Exercise> Set down, character for character, everything in the records below from the line holding "1470 | 51.8 |" down to the line holding "run 2: what", and no other line.

Data provided>

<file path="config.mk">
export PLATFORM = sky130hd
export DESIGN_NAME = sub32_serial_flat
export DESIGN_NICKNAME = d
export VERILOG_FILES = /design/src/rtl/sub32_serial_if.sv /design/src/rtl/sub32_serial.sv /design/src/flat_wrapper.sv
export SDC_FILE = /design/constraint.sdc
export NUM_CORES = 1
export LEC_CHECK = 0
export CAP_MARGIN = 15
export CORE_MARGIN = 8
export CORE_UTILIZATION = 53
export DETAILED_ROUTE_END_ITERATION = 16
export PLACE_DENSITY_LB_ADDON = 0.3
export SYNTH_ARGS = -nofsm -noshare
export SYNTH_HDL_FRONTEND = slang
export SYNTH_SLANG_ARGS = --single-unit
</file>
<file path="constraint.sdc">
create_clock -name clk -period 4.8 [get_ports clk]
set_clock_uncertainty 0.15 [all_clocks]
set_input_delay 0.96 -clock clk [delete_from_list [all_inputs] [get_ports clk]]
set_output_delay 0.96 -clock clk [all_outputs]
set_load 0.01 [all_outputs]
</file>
---
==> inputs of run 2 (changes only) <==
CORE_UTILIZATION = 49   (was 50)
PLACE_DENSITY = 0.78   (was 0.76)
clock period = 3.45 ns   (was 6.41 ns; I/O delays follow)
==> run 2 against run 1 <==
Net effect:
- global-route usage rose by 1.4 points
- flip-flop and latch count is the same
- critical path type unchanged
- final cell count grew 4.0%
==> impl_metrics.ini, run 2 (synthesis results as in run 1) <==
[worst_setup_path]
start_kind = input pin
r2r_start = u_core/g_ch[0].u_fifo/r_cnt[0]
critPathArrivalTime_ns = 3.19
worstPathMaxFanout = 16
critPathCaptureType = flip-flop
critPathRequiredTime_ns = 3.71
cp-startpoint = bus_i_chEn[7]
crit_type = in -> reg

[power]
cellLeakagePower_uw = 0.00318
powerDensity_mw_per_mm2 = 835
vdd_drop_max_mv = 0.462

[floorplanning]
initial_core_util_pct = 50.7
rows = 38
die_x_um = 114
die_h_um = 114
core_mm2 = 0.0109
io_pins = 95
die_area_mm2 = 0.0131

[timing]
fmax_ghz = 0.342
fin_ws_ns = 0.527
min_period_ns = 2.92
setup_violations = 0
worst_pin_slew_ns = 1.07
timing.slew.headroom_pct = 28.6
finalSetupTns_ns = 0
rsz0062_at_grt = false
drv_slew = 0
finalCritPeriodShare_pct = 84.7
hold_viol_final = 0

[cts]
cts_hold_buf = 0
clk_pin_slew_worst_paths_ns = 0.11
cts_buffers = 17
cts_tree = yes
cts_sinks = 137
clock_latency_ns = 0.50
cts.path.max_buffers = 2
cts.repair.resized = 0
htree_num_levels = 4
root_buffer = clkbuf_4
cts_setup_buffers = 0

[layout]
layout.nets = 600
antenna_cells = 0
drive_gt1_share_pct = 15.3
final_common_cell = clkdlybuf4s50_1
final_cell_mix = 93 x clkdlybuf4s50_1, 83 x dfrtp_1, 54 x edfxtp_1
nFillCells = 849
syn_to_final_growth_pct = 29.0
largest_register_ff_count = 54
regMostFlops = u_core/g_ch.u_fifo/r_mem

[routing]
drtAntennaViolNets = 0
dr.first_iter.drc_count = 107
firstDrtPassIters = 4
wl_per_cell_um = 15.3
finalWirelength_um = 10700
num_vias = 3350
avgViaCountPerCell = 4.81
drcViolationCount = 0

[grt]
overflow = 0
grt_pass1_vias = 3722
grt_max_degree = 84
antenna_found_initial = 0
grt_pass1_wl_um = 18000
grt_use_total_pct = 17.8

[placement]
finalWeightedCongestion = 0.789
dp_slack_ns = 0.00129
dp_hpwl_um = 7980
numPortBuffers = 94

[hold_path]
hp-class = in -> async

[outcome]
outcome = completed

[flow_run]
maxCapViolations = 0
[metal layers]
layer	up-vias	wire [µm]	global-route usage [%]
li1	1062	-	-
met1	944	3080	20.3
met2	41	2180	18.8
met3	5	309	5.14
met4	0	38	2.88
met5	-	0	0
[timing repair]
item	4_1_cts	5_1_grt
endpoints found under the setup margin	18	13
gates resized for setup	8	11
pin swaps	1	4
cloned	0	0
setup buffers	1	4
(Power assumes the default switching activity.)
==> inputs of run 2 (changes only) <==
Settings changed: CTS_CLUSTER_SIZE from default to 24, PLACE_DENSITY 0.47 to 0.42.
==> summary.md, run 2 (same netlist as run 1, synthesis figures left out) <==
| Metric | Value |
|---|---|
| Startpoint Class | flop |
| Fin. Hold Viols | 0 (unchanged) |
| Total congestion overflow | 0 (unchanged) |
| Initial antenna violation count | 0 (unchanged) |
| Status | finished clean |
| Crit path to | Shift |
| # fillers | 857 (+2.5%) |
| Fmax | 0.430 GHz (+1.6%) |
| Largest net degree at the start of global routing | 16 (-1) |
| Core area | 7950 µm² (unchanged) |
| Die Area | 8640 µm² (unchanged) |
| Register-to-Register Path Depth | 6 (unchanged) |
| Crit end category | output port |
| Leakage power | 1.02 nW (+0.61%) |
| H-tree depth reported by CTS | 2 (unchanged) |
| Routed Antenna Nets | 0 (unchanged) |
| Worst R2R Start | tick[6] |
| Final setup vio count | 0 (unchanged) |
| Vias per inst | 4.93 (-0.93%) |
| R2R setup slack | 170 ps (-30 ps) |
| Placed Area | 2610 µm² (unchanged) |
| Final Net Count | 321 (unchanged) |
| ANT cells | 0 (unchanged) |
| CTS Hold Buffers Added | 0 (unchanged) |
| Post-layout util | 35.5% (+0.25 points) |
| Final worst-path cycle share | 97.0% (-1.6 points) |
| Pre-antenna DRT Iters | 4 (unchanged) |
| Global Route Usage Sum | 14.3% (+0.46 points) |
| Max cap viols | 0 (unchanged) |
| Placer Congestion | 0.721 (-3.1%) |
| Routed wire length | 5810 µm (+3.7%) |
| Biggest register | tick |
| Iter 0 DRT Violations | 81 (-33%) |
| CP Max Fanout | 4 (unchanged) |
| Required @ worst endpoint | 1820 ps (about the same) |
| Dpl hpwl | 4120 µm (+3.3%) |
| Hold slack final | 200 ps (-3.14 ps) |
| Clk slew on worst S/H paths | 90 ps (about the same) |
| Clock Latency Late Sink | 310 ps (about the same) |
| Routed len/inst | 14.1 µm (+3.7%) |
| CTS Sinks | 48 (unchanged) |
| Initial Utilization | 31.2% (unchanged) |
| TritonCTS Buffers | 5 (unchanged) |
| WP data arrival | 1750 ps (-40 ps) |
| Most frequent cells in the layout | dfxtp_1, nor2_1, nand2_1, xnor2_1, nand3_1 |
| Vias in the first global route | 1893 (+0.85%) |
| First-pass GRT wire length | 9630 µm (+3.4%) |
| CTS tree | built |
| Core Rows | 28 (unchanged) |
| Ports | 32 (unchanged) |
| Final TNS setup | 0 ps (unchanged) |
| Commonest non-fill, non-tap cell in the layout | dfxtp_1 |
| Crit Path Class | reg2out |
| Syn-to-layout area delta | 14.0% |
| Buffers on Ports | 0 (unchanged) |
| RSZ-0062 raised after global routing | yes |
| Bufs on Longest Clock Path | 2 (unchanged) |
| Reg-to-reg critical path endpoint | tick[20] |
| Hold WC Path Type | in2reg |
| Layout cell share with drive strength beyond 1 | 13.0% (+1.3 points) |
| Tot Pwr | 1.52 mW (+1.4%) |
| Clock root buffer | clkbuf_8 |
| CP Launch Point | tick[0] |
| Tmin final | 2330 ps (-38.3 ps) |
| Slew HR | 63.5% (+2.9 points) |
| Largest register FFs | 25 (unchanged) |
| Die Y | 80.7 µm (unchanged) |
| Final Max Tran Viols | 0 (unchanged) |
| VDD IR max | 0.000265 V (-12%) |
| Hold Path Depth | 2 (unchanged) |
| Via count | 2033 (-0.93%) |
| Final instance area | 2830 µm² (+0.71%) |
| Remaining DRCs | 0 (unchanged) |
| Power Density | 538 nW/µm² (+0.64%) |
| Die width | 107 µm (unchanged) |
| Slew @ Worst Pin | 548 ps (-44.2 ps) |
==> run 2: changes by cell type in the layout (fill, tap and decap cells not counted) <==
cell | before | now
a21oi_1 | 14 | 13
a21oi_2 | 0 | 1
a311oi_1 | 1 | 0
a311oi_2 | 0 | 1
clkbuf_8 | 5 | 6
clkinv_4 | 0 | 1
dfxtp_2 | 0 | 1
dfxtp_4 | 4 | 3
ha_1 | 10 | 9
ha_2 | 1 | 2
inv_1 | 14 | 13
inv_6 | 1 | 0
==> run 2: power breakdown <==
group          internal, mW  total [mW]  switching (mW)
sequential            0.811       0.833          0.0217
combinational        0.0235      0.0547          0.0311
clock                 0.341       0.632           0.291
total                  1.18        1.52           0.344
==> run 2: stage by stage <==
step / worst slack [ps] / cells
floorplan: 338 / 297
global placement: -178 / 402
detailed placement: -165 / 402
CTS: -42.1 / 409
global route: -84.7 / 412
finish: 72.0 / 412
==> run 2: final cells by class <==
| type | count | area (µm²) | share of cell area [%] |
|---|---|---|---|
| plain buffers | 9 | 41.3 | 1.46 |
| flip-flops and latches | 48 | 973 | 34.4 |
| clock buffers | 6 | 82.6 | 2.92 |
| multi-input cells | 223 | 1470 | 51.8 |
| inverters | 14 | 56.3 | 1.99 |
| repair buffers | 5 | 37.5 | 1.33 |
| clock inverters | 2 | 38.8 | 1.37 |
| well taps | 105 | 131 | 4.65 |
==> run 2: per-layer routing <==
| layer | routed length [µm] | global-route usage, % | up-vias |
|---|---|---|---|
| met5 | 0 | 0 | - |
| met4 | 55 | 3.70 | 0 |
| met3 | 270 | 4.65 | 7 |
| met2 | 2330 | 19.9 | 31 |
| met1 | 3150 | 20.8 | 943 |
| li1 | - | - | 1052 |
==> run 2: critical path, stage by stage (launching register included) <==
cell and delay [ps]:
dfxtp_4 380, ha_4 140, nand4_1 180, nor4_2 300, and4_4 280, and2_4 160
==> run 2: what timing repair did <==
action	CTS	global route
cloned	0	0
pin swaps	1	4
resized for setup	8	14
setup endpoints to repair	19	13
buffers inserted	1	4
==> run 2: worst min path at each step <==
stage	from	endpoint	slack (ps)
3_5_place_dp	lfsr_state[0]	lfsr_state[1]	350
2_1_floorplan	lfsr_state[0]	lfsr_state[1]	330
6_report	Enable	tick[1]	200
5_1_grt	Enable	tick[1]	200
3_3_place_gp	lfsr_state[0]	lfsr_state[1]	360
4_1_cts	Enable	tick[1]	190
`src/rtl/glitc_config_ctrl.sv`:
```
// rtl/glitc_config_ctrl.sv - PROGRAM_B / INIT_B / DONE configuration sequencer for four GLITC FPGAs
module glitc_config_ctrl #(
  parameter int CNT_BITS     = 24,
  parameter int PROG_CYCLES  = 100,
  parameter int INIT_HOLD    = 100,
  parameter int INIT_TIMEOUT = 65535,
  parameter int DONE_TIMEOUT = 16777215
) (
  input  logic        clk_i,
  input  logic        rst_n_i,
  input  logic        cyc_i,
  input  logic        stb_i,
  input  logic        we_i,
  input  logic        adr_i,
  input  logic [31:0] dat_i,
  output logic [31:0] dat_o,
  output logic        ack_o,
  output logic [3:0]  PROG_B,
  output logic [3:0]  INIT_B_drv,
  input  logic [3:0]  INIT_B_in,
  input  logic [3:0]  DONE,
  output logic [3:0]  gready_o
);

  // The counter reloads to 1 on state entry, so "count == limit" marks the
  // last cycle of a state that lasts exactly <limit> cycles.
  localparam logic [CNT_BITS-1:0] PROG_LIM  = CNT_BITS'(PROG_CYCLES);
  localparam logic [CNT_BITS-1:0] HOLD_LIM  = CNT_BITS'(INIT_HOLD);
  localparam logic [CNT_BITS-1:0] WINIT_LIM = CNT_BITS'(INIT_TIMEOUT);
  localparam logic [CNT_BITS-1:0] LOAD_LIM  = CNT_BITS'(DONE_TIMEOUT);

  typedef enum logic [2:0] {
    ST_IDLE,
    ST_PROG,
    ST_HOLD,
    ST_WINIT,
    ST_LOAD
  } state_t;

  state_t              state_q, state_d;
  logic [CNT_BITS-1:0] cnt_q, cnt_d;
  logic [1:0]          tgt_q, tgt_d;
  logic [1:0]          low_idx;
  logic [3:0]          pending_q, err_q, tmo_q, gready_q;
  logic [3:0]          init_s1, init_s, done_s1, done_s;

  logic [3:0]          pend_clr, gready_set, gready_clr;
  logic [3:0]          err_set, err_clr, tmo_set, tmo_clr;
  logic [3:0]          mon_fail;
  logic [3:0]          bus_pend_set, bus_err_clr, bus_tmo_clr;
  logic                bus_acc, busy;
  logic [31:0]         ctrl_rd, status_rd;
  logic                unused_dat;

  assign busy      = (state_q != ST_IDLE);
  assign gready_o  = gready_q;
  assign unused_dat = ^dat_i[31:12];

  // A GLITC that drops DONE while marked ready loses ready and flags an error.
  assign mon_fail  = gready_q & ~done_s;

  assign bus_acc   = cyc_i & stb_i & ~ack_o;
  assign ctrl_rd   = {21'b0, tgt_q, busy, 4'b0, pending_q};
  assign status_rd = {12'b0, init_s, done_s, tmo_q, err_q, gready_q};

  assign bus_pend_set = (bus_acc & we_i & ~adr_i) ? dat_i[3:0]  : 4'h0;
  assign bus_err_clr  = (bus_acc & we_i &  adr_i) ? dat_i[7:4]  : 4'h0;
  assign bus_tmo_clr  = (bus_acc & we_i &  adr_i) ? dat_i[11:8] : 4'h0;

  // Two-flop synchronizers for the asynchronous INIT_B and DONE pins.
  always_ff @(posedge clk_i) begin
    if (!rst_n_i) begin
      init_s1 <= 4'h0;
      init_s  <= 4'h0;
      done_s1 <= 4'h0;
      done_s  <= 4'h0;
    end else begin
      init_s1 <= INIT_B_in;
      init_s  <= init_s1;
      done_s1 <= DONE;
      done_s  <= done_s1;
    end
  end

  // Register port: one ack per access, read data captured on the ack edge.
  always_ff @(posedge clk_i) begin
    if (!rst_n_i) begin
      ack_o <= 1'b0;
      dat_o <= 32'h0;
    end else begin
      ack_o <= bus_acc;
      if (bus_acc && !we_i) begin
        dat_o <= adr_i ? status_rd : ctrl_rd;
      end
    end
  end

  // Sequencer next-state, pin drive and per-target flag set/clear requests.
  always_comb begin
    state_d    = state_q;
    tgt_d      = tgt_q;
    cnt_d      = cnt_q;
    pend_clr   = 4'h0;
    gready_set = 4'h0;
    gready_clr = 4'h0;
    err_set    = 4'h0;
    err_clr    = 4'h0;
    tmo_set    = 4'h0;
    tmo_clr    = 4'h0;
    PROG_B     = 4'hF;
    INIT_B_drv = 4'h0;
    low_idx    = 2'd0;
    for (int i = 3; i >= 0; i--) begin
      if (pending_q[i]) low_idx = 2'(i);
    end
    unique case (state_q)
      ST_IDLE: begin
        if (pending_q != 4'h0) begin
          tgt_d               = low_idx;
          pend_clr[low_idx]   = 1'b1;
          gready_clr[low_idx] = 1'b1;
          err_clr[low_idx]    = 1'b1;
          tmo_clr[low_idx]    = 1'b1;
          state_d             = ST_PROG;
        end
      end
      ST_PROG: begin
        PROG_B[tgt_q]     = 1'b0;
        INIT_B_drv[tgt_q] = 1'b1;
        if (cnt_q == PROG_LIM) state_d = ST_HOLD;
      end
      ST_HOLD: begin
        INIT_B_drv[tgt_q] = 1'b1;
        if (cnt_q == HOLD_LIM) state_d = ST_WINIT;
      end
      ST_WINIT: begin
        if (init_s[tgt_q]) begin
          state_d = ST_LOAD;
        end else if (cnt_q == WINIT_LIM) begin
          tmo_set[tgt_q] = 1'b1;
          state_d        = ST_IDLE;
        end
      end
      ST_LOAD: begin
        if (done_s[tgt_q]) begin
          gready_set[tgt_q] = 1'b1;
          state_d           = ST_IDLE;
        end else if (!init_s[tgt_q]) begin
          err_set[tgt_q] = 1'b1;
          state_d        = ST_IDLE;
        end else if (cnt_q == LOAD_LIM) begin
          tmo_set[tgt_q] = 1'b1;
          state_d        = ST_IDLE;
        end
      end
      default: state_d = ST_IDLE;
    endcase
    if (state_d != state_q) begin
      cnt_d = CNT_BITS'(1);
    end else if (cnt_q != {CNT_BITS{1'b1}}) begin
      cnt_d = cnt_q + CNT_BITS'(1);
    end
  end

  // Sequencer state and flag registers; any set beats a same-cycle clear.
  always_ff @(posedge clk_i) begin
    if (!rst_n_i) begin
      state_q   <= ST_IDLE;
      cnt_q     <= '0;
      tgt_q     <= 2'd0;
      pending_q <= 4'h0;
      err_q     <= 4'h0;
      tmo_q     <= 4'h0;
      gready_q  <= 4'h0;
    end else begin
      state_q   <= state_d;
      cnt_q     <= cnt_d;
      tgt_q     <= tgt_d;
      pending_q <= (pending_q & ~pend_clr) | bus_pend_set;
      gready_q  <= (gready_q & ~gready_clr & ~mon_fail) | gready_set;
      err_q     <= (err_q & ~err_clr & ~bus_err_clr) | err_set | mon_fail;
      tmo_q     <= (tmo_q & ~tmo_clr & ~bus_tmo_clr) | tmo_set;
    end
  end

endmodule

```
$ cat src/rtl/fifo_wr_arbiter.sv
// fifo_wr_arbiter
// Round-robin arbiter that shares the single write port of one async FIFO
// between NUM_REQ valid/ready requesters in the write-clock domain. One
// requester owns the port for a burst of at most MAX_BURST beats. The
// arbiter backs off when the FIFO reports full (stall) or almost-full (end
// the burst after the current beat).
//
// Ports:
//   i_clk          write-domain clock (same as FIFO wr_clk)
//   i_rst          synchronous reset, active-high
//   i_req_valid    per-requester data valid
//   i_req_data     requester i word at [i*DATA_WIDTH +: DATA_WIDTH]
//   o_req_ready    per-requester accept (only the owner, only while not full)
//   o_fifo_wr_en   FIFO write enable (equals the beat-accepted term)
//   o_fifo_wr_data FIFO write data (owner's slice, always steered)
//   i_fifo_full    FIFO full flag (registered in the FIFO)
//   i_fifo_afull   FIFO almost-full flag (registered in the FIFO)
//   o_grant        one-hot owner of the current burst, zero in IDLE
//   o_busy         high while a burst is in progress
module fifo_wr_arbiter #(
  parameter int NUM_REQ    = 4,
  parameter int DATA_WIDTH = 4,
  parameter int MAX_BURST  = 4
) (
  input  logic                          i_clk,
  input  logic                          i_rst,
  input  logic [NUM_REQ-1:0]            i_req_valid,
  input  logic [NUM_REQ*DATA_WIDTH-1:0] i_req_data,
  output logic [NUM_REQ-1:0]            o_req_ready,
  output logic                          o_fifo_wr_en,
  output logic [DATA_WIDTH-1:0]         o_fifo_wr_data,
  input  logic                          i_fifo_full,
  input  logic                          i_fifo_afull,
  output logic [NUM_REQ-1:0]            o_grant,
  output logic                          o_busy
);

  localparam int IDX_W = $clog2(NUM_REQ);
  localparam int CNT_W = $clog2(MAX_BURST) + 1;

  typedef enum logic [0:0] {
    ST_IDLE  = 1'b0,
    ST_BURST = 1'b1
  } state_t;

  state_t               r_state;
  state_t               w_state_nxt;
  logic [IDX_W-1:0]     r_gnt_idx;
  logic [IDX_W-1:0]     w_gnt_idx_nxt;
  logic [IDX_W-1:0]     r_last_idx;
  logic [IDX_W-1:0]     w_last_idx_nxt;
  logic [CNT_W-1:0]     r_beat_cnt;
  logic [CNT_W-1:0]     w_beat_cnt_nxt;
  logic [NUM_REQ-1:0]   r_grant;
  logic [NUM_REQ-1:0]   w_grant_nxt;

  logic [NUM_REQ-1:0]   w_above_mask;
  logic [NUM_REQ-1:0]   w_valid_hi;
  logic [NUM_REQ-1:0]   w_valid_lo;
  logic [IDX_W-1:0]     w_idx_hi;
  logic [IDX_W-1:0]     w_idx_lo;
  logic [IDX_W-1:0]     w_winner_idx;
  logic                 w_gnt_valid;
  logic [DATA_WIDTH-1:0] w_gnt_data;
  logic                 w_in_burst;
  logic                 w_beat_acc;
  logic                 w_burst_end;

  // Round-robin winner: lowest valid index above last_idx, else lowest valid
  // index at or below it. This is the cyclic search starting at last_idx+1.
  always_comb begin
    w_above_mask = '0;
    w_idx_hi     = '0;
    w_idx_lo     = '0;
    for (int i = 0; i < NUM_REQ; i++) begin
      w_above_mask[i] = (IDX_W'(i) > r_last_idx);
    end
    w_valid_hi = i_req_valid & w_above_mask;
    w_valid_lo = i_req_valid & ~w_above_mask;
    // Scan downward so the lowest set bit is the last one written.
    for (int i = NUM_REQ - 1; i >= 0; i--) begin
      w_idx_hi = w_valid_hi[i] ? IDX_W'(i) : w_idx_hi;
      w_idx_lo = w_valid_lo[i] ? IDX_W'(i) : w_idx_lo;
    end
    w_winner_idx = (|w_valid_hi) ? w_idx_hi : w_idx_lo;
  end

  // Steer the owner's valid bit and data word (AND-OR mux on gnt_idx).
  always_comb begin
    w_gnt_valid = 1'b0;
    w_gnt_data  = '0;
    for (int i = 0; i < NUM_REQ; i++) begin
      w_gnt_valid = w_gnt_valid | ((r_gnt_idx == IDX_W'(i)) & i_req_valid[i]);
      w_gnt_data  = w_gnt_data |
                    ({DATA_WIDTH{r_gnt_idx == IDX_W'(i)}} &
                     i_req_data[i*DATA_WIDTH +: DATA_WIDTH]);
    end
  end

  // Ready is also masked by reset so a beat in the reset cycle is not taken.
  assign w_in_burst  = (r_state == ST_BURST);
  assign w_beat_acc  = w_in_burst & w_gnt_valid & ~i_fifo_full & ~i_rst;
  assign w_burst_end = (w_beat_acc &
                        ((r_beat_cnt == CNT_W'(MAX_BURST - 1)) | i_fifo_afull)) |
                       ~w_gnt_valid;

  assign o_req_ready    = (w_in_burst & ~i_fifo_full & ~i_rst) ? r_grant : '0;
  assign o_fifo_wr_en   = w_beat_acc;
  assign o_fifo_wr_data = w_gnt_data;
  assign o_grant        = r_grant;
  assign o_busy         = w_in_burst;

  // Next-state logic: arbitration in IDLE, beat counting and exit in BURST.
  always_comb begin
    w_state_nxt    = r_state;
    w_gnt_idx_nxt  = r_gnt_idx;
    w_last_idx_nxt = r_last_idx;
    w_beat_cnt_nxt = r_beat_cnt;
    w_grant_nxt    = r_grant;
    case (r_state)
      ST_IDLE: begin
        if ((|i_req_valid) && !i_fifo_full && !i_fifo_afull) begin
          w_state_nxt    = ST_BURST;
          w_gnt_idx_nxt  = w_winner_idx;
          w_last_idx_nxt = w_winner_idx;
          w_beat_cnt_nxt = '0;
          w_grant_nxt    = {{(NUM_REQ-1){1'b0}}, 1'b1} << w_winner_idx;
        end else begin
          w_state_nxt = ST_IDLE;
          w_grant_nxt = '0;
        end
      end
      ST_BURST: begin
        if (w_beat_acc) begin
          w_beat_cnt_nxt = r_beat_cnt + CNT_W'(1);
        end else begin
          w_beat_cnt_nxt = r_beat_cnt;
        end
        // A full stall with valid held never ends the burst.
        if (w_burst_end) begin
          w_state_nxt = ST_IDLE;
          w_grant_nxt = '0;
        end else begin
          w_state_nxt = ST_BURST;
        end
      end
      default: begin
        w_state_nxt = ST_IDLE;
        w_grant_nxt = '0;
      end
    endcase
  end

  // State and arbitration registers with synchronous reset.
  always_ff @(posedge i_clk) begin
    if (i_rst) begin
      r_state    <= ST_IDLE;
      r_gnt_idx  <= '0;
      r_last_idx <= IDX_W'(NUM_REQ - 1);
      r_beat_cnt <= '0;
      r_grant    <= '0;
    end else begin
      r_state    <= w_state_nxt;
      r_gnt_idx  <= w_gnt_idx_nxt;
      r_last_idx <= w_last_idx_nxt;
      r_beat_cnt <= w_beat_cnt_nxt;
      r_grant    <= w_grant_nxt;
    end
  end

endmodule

Worked solution>
| multi-input cells | 223 | 1470 | 51.8 |
| inverters | 14 | 56.3 | 1.99 |
| repair buffers | 5 | 37.5 | 1.33 |
| clock inverters | 2 | 38.8 | 1.37 |
| well taps | 105 | 131 | 4.65 |
==> run 2: per-layer routing <==
| layer | routed length [µm] | global-route usage, % | up-vias |
|---|---|---|---|
| met5 | 0 | 0 | - |
| met4 | 55 | 3.70 | 0 |
| met3 | 270 | 4.65 | 7 |
| met2 | 2330 | 19.9 | 31 |
| met1 | 3150 | 20.8 | 943 |
| li1 | - | - | 1052 |
==> run 2: critical path, stage by stage (launching register included) <==
cell and delay [ps]:
dfxtp_4 380, ha_4 140, nand4_1 180, nor4_2 300, and4_4 280, and2_4 160
==> run 2: what timing repair did <==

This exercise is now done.